**Task description**
Pick out each line below containing "tolerance".
(Source material)
### src/verilog/wsl_lane_if.sv
/*
 Carrier between the striping controller and one 16-bit lane output stage.
 Assumes both ends run on sys_clk.
*/
interface wsl_lane_if;
	logic [wsl_pkg::LANE_W-1:0] word_next;
	logic                       ctl_next;
	logic                       load;
	logic                       clk_next;
	logic [wsl_pkg::LANE_W-1:0] word;
	logic                       ctl;
	logic                       clk;

	modport drv  (output word_next, output ctl_next, output load, output clk_next,
	              input word, input ctl, input clk);
	modport lane (input word_next, input ctl_next, input load, input clk_next,
	              output word, output ctl, output clk);
endinterface

### src/verilog/wsl_lane.sv
/*
 One 16-bit lane output stage: word, control flag and forwarded lane clock, all registered.
 Assumes the controller gives load only on the falling lane clock edge so data is centred.
*/
module wsl_lane (
	input  wire logic sys_clk,
	input  wire logic rst,
	wsl_lane_if.lane  bus
);
	import wsl_pkg::*;

	logic [LANE_W-1:0] next_word;
	logic              next_ctl;

	always_comb begin
		next_word = bus.word;
		next_ctl  = bus.ctl;
		if (bus.load) begin
			next_word = bus.word_next;
			next_ctl  = bus.ctl_next;
		end
	end

	// Word, flag and clock share one register stage so they stay frequency locked
	always_ff @(posedge sys_clk or posedge rst) begin
		if (rst) begin
			bus.word <= '0;
			bus.ctl  <= 1'b0;
			bus.clk  <= 1'b0;
		end else begin
			bus.word <= next_word;
			bus.ctl  <= next_ctl;
			bus.clk  <= bus.clk_next;
		end
	end
endmodule // wsl_lane
`src/pll_consts.svh`:
```
// Register offsets, field positions, reset values and lock detector counts
// for the loop divider and lock control block.
// Assumes it is included by its bare name wherever the values are needed.
`ifndef PLL_CONSTS_SVH
`define PLL_CONSTS_SVH

// ****************************************************************
// Register offsets
// ****************************************************************
`define ADDR_CTRL 8'h36
`define ADDR_BW 8'h37
`define ADDR_MUL_HI 8'h38
`define ADDR_MUL_LO 8'h39
`define ADDR_RANGE 8'h3A
`define ADDR_REFDIV 8'h3B

// ****************************************************************
// Field positions
// ****************************************************************
`define CTRL_IE_BIT 7
`define CTRL_FLAG_BIT 6
`define CTRL_ON_BIT 5
`define CTRL_BCS_BIT 4
`define BW_AUTO_BIT 7
`define BW_LOCK_BIT 6
`define BW_ACQ_BIT 5

// ****************************************************************
// Reset values
// ****************************************************************
`define RST_ON 1'h1
`define RST_MUL 12'h040
`define RST_RANGE 8'h40
`define RST_REFDIV 4'h1

// ****************************************************************
// Lock detector: good reference periods needed per step
// ****************************************************************
`define GOOD_ACQ_PERIODS 8'h04
`define GOOD_LOCK_PERIODS 8'h08

`endif

```
`src/pll_pkg.sv`:
```
// Types shared by the loop divider and lock control block.
// Assumes nothing beyond a SystemVerilog compiler.
package pll_pkg;

    // Correction pulse pair of the phase comparator
    typedef struct packed {
        logic up;
        logic down;
    } pump_t;

    // Lock detector progress
    typedef enum logic [1:0] {
        LK_IDLE,
        LK_ACQUIRE,
        LK_TRACK,
        LK_LOCKED
    } lock_state_t;

endpackage

```
`src/pll_divider_lock_control.sv`:
```
// Digital control of a frequency-synthesising loop: dividers, phase
// comparator, lock detector, bandwidth mode and control registers.
// Assumes ref_clk far faster than ref_clock_in and vco_clock, which are
// sampled pins; register port strobes come from logic on ref_clk.
//
// Overview of operation
// - Reference pin edges are divided by R to form the divided reference.
// - VCO edges pass a 2^P prescaler, then a modulo-N divider, giving feedback.
// - Phase comparator drives up/down pulses as wide as the phase difference.
// - Lock detector compares feedback and reference rates, once per reference period.
// - acquire_track_select clear means acquisition; set or not acquiring means tracking.
// - With auto bandwidth set, the detector switches filter mode by itself.
// - In auto mode acquire_track_select is read-only, following tolerance.
// - In auto mode the lock indicator is read-only, following tolerance.
// - In auto mode with irq enable, every lock indicator toggle raises interrupt.
// - In manual mode software writes acquire_track_select directly.
// - Manual mode disables the lock indicator and all lock interrupts.
// - Prescaler exponent P takes 0 to 3.
// - Feedback multiplier N is programmable from 1 to 4095.
// - VCO centre set by linear factor L and range exponent E outputs.
// - Without auto bandwidth, lock_irq_enable is forced zero and read-only.
// - Without auto bandwidth, lock_change_flag and lock indicator read zero.
// - While loop_power_on is set, P, E, N, L and R are read-only.
// - R or N programmed as zero acts as one.
`timescale 1ns/1ps
`include "pll_consts.svh"

module pll_divider_lock_control #(
    parameter int N_W = 12,
    parameter int R_W = 4,
    parameter logic [7:0] GOOD_ACQ = `GOOD_ACQ_PERIODS,
    parameter logic [7:0] GOOD_LOCK = `GOOD_LOCK_PERIODS
) (
    // Clock and reset
    input wire logic ref_clk,
    input wire logic sys_rst,
    // Register port
    input wire logic [7:0] reg_addr,
    input wire logic [7:0] reg_wdata,
    input wire logic reg_wr,
    input wire logic reg_rd,
    output logic [7:0] reg_rdata,
    // Clock pins
    input wire logic ref_clock_in,
    input wire logic vco_clock,
    // Divided clock ticks
    output logic divided_ref_clock,
    output logic prescaled_vco_clock,
    output logic feedback_clock,
    // Loop filter and analog controls
    output pll_pkg::pump_t pump,
    output logic track_mode,
    output logic loop_power_on,
    output logic base_clock_select,
    output logic [7:0] vco_range_linear,
    output logic [1:0] vco_range_exp,
    // Processor interrupt
    output logic lock_irq
);

    // ****************************************************************
    // Pin synchronisers
    // ****************************************************************
    logic [1:0] pin_in;
    logic [2:0] sync_r [2];
    logic [1:0] stable_r;
    logic [1:0] rise;

    assign pin_in = {vco_clock, ref_clock_in};

    genvar gi;
    generate
        for (gi = 0; gi < 2; gi++) begin : g_sync
            wire agree = sync_r[gi][1] == sync_r[gi][2];
            assign rise[gi] = agree && sync_r[gi][2] && !stable_r[gi];
            always_ff @(posedge ref_clk) begin
                if (sys_rst) begin
                    sync_r[gi] <= 3'h0;
                    stable_r[gi] <= 1'b0;
                end else begin
                    sync_r[gi] <= {sync_r[gi][1:0], pin_in[gi]};
                    if (agree) begin
                        stable_r[gi] <= sync_r[gi][2];
                    end
                end
            end
        end
    endgenerate

    // ****************************************************************
    // Registers
    // ****************************************************************
    logic ie_r, flag_r, on_r, bcs_r, auto_r, acq_r, lock_r;
    logic [1:0] pre_r, exp_r;
    logic [N_W-1:0] mul_r;
    logic [7:0] lin_r;
    logic [R_W-1:0] rds_r;
    logic [7:0] rdata_r;
    logic irq_r;
    logic ie_nxt, flag_nxt, on_nxt, bcs_nxt, acq_nxt, lock_nxt;
    logic [7:0] rd_mux;

    wire wr_ctrl = reg_wr && (reg_addr == `ADDR_CTRL);
    wire wr_bw = reg_wr && (reg_addr == `ADDR_BW);
    wire prog_ok = !on_r;
    wire wr_mhi = reg_wr && (reg_addr == `ADDR_MUL_HI) && prog_ok;
    wire wr_mlo = reg_wr && (reg_addr == `ADDR_MUL_LO) && prog_ok;
    wire wr_rng = reg_wr && (reg_addr == `ADDR_RANGE) && prog_ok;
    wire wr_rds = reg_wr && (reg_addr == `ADDR_REFDIV) && prog_ok;
    wire lock_toggle = auto_r && (lock_nxt != lock_r);

    // Power-on cannot change while the loop drives the base clock
    assign on_nxt = (wr_ctrl && !bcs_r) ? reg_wdata[`CTRL_ON_BIT] : on_r;
    // Base clock selection needs the loop already on and a nonzero L
    assign bcs_nxt = (!on_r || lin_r == 8'h00) ? 1'b0 : (wr_ctrl ? reg_wdata[`CTRL_BCS_BIT] : bcs_r);
    assign ie_nxt = !auto_r ? 1'b0 : (wr_ctrl ? reg_wdata[`CTRL_IE_BIT] : ie_r);
    // Flag is write-one-to-clear; a toggle in the same cycle wins
    assign flag_nxt = !auto_r ? 1'b0 : lock_toggle ? 1'b1 :
        (wr_ctrl && reg_wdata[`CTRL_FLAG_BIT]) ? 1'b0 : flag_r;

    assign rd_mux = (reg_addr == `ADDR_CTRL) ? {ie_r, flag_r, on_r, bcs_r, pre_r, exp_r} :
        (reg_addr == `ADDR_BW) ? {auto_r, lock_r && auto_r, acq_r, 5'h00} :
        (reg_addr == `ADDR_MUL_HI) ? {4'h0, mul_r[11:8]} :
        (reg_addr == `ADDR_MUL_LO) ? mul_r[7:0] :
        (reg_addr == `ADDR_RANGE) ? lin_r :
        (reg_addr == `ADDR_REFDIV) ? {4'h0, rds_r} : 8'h00;

    always_ff @(posedge ref_clk) begin
        if (sys_rst) begin
            ie_r <= 1'b0;
            flag_r <= 1'b0;
            on_r <= `RST_ON;
            bcs_r <= 1'b0;
            auto_r <= 1'b0;
            acq_r <= 1'b0;
            irq_r <= 1'b0;
            rdata_r <= 8'h00;
        end else begin
            ie_r <= ie_nxt;
            flag_r <= flag_nxt;
            on_r <= on_nxt;
            bcs_r <= bcs_nxt;
            auto_r <= wr_bw ? reg_wdata[`BW_AUTO_BIT] : auto_r;
            acq_r <= acq_nxt;
            irq_r <= flag_nxt && ie_nxt;
            rdata_r <= reg_rd ? rd_mux : 8'h00;
        end
    end

    always_ff @(posedge ref_clk) begin
        if (sys_rst) begin
            pre_r <= 2'h0;
            exp_r <= 2'h0;
            mul_r <= `RST_MUL;
            lin_r <= `RST_RANGE;
            rds_r <= `RST_REFDIV;
        end else begin
            if (wr_ctrl && prog_ok) begin
                pre_r <= reg_wdata[3:2];
                exp_r <= reg_wdata[1:0];
            end
            if (wr_mhi) begin
                mul_r[11:8] <= reg_wdata[3:0];
            end
            if (wr_mlo) begin
                mul_r[7:0] <= reg_wdata;
            end
            if (wr_rng) begin
                lin_r <= reg_wdata;
            end
            if (wr_rds) begin
                rds_r <= reg_wdata[3:0];
            end
        end
    end

    // ****************************************************************
    // Dividers
    // ****************************************************************
    logic [R_W-1:0] ref_cnt_r;
    logic [2:0] pre_cnt_r;
    logic [N_W-1:0] mod_cnt_r;
    logic rdv_r, pclk_r, fb_r;

    wire [R_W-1:0] r_last = (rds_r == '0) ? '0 : rds_r - 4'h1;
    wire [N_W-1:0] n_last = (mul_r == '0) ? '0 : mul_r - 12'h001;
    wire [2:0] pre_last = 3'((4'h1 << pre_r) - 4'h1);
    wire rdv_tick = on_r && rise[0] && (ref_cnt_r >= r_last);
    wire pclk_tick = on_r && rise[1] && (pre_cnt_r >= pre_last);
    wire fb_tick = pclk_tick && (mod_cnt_r >= n_last);

    always_ff @(posedge ref_clk) begin
        if (sys_rst || !on_r) begin
            ref_cnt_r <= '0;
            pre_cnt_r <= 3'h0;
            mod_cnt_r <= '0;
        end else begin
            if (rise[0]) begin
                ref_cnt_r <= rdv_tick ? '0 : ref_cnt_r + 4'h1;
            end
            if (rise[1]) begin
                pre_cnt_r <= pclk_tick ? 3'h0 : pre_cnt_r + 3'h1;
            end
            if (pclk_tick) begin
                mod_cnt_r <= fb_tick ? '0 : mod_cnt_r + 12'h001;
            end
        end
    end

    always_ff @(posedge ref_clk) begin
        if (sys_rst) begin
            rdv_r <= 1'b0;
            pclk_r <= 1'b0;
            fb_r <= 1'b0;
        end else begin
            rdv_r <= rdv_tick;
            pclk_r <= pclk_tick;
            fb_r <= fb_tick;
        end
    end

    // ****************************************************************
    // Phase comparator
    // ****************************************************************
    pll_pkg::pump_t pump_r, pump_nxt;
    wire up_pend = pump_r.up || rdv_tick;
    wire dn_pend = pump_r.down || fb_tick;

    // Leading edge opens its pulse; the lagging edge closes both
    assign pump_nxt.up = on_r && up_pend && !dn_pend;
    assign pump_nxt.down = on_r && dn_pend && !up_pend;

    always_ff @(posedge ref_clk) begin
        if (sys_rst) begin
            pump_r <= '0;
        end else begin
            pump_r <= pump_nxt;
        end
    end

    // ****************************************************************
    // Lock detector
    // ****************************************************************
    pll_pkg::lock_state_t lk_state_r, lk_state_nxt;
    logic [1:0] fb_cnt_r;
    logic [7:0] good_r;
    wire [1:0] fb_sum = (fb_cnt_r == 2'h2) ? 2'h2 : fb_cnt_r + {1'b0, fb_tick};
    // One feedback edge per reference period means in tolerance
    wire period_good = rdv_tick && (fb_sum == 2'h1);
    wire period_bad = rdv_tick && (fb_sum != 2'h1);
    wire det_run = on_r && auto_r;

    always_comb begin
        lk_state_nxt = lk_state_r;
        case (lk_state_r)
            pll_pkg::LK_IDLE: begin
                lk_state_nxt = pll_pkg::LK_ACQUIRE;
            end
            pll_pkg::LK_ACQUIRE: begin
                if (period_good && good_r >= GOOD_ACQ - 8'h01) begin
                    lk_state_nxt = pll_pkg::LK_TRACK;
                end
            end
            pll_pkg::LK_TRACK: begin
                if (period_bad) begin
                    lk_state_nxt = pll_pkg::LK_ACQUIRE;
                end else if (period_good && good_r >= GOOD_LOCK - 8'h01) begin
                    lk_state_nxt = pll_pkg::LK_LOCKED;
                end
            end
            pll_pkg::LK_LOCKED: begin
                if (period_bad) begin
                    lk_state_nxt = pll_pkg::LK_ACQUIRE;
                end
            end
            default: begin
                lk_state_nxt = pll_pkg::LK_IDLE;
            end
        endcase
        if (!det_run) begin
            lk_state_nxt = pll_pkg::LK_IDLE;
        end
    end

    wire det_acq = (lk_state_nxt == pll_pkg::LK_TRACK) || (lk_state_nxt == pll_pkg::LK_LOCKED);
    assign lock_nxt = (lk_state_nxt == pll_pkg::LK_LOCKED);
    // Auto mode follows the detector; manual mode takes software writes
    assign acq_nxt = auto_r ? det_acq : (wr_bw ? reg_wdata[`BW_ACQ_BIT] : acq_r);

    always_ff @(posedge ref_clk) begin
        if (sys_rst) begin
            lk_state_r <= pll_pkg::LK_IDLE;
            fb_cnt_r <= 2'h0;
            good_r <= 8'h00;
            lock_r <= 1'b0;
        end else begin
            lk_state_r <= lk_state_nxt;
            lock_r <= lock_nxt;
            fb_cnt_r <= (rdv_tick || !det_run) ? 2'h0 : fb_sum;
            if (period_bad || !det_run || lk_state_nxt != lk_state_r) begin
                good_r <= 8'h00;
            end else if (period_good && good_r != 8'hFF) begin
                good_r <= good_r + 8'h01;
            end
        end
    end

    // ****************************************************************
    // Outputs
    // ****************************************************************
    assign reg_rdata = rdata_r;
    assign divided_ref_clock = rdv_r;
    assign prescaled_vco_clock = pclk_r;
    assign feedback_clock = fb_r;
    assign pump = pump_r;
    assign track_mode = acq_r;
    assign loop_power_on = on_r;
    assign base_clock_select = bcs_r;
    assign vco_range_linear = lin_r;
    assign vco_range_exp = exp_r;
    assign lock_irq = irq_r;
endmodule

```
--- src/verilog/i2cms_pkg.sv ---
// package of constants for the two-wire bus master sequencer
package i2cms_pkg;
  // command word bit positions
  localparam int unsigned CMD_RESTART_BIT = 0; // repeated_start_bit
  localparam int unsigned CMD_HOLD_BIT = 1; // hold_bus_bit
  localparam int unsigned CMD_BEGIN_BIT = 2; // begin_sequence_bit
  localparam int unsigned CMD_SBYTE_BIT = 4; // start byte request
  // address register layout
  localparam int unsigned SAD_DIR_BIT = 0; // direction_bit, 1 = master receives
  // widths
  localparam int unsigned BYTE_W = 8;
  localparam int unsigned DIV_W = 7; // bit_rate_divider width
  // reset values
  localparam logic [7:0] SAD_RESET = 8'h00;
  localparam logic [7:0] DATA_RESET = 8'h00;
  localparam logic [6:0] DIV_RESET = 7'h00;
  localparam logic MASK_RESET = 1'b1; // irq_mask_bit set after reset
  // bit timing: eight divider ticks per bit
  localparam logic [2:0] PH_LAST = 3'h7; // last phase of a bit
  localparam logic [2:0] PH_SCL_HIGH = 3'h4; // scl released from here
  localparam logic [2:0] PH_STRETCH = 3'h5; // wait here while slave holds scl
  localparam logic [2:0] PH_SAMPLE = 3'h6; // sda sampled here
  localparam logic [2:0] PH_START_SCL = 3'h2; // start: scl released
  localparam logic [2:0] PH_STOP_SDA = 3'h6; // stop: sda released
  localparam logic [2:0] BIT_MSB = 3'h7; // first bit of a byte
  // sequencer states
  typedef enum logic [2:0] {
    I2CMS_IDLE,
    I2CMS_START,
    I2CMS_ADDR,
    I2CMS_AACK,
    I2CMS_DATA,
    I2CMS_DACK,
    I2CMS_STOP,
    I2CMS_HOLD
  } i2cms_state_t;
endpackage : i2cms_pkg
(End Source material)
**Answer**
// - In auto mode acquire_track_select is read-only, following tolerance.
// - In auto mode the lock indicator is read-only, following tolerance.
    // One feedback edge per reference period means in tolerance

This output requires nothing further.